The problem
Read through the listing, and wherever a line holds the word "routing", return it.

Information given Start Marker

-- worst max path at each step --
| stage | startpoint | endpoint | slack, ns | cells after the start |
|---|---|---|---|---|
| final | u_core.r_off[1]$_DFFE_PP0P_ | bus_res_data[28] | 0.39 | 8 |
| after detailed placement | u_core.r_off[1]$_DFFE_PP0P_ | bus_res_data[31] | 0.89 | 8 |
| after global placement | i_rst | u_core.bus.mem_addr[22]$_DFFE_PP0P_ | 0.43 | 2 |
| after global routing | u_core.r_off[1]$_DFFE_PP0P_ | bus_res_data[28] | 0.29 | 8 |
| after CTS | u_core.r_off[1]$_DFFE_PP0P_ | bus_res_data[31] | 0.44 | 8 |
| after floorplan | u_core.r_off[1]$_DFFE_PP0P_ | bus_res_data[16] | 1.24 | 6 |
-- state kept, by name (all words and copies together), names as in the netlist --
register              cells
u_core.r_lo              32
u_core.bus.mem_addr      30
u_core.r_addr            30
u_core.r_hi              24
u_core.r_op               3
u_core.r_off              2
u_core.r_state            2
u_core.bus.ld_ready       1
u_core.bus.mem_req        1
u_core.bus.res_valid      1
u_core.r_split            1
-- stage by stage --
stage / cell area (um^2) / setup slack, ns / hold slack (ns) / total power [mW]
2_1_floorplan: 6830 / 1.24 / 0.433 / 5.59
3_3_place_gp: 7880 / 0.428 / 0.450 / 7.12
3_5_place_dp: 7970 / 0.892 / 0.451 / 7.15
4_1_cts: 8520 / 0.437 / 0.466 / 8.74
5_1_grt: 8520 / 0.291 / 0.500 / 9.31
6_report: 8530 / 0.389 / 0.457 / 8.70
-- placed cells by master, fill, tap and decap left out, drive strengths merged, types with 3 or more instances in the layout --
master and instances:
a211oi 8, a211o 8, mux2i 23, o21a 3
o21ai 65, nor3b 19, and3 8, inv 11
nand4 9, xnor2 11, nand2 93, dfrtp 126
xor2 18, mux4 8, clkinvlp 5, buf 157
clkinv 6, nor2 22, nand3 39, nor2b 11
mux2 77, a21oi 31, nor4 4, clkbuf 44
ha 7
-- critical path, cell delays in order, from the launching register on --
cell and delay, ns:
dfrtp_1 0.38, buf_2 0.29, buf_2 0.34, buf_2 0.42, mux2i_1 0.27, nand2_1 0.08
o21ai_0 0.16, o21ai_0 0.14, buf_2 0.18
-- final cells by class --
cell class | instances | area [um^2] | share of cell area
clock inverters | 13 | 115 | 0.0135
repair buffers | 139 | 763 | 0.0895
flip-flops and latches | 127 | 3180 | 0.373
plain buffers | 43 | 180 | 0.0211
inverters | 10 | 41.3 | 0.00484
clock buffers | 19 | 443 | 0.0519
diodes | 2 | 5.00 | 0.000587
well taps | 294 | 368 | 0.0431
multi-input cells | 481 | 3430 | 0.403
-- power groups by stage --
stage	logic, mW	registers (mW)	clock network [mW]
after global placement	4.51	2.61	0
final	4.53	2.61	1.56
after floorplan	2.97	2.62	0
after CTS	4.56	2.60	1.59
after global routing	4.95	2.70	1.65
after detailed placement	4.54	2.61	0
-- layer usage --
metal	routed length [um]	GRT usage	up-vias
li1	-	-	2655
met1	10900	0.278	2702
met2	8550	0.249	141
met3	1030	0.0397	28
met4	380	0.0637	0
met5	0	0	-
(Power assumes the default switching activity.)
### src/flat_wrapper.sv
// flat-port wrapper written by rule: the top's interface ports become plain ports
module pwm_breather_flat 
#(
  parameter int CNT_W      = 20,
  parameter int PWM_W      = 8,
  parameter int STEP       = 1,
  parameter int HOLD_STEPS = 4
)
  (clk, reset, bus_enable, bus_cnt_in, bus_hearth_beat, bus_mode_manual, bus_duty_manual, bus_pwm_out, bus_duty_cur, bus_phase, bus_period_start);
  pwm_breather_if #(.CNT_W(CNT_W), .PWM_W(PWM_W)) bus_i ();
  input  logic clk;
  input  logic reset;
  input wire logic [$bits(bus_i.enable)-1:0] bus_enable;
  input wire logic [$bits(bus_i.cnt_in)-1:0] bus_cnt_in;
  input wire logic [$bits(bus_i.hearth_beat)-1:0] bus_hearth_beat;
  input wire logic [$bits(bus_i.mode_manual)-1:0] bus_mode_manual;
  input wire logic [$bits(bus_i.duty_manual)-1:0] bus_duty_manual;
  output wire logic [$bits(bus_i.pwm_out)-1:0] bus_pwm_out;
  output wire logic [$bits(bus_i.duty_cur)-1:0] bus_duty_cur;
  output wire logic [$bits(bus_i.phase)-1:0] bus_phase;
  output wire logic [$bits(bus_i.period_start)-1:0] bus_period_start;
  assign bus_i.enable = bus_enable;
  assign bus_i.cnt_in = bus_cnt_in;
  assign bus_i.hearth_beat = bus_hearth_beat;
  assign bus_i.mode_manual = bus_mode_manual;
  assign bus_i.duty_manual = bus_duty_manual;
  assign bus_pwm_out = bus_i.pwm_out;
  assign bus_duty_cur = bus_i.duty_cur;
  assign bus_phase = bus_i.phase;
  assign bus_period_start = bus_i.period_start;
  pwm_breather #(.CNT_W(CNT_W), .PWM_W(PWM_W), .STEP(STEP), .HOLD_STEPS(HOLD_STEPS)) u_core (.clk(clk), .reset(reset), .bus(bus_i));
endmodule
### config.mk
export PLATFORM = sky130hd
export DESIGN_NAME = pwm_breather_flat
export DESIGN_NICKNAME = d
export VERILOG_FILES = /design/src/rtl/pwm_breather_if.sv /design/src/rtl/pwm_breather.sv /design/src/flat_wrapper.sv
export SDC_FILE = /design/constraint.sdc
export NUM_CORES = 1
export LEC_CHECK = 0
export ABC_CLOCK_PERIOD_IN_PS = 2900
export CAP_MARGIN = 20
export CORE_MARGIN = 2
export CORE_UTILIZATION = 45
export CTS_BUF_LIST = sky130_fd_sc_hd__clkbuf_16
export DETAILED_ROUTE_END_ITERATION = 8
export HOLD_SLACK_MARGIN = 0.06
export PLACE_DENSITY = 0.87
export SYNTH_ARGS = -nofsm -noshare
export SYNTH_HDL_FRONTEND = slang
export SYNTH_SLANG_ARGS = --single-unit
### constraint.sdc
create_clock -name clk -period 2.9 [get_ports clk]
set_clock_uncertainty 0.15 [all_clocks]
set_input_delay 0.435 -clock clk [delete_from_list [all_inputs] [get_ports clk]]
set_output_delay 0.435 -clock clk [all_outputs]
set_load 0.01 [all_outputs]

Information given End Marker

Exercise response
| after global routing | u_core.r_off[1]$_DFFE_PP0P_ | bus_res_data[28] | 0.29 | 8 |
after global routing	4.95	2.70	1.65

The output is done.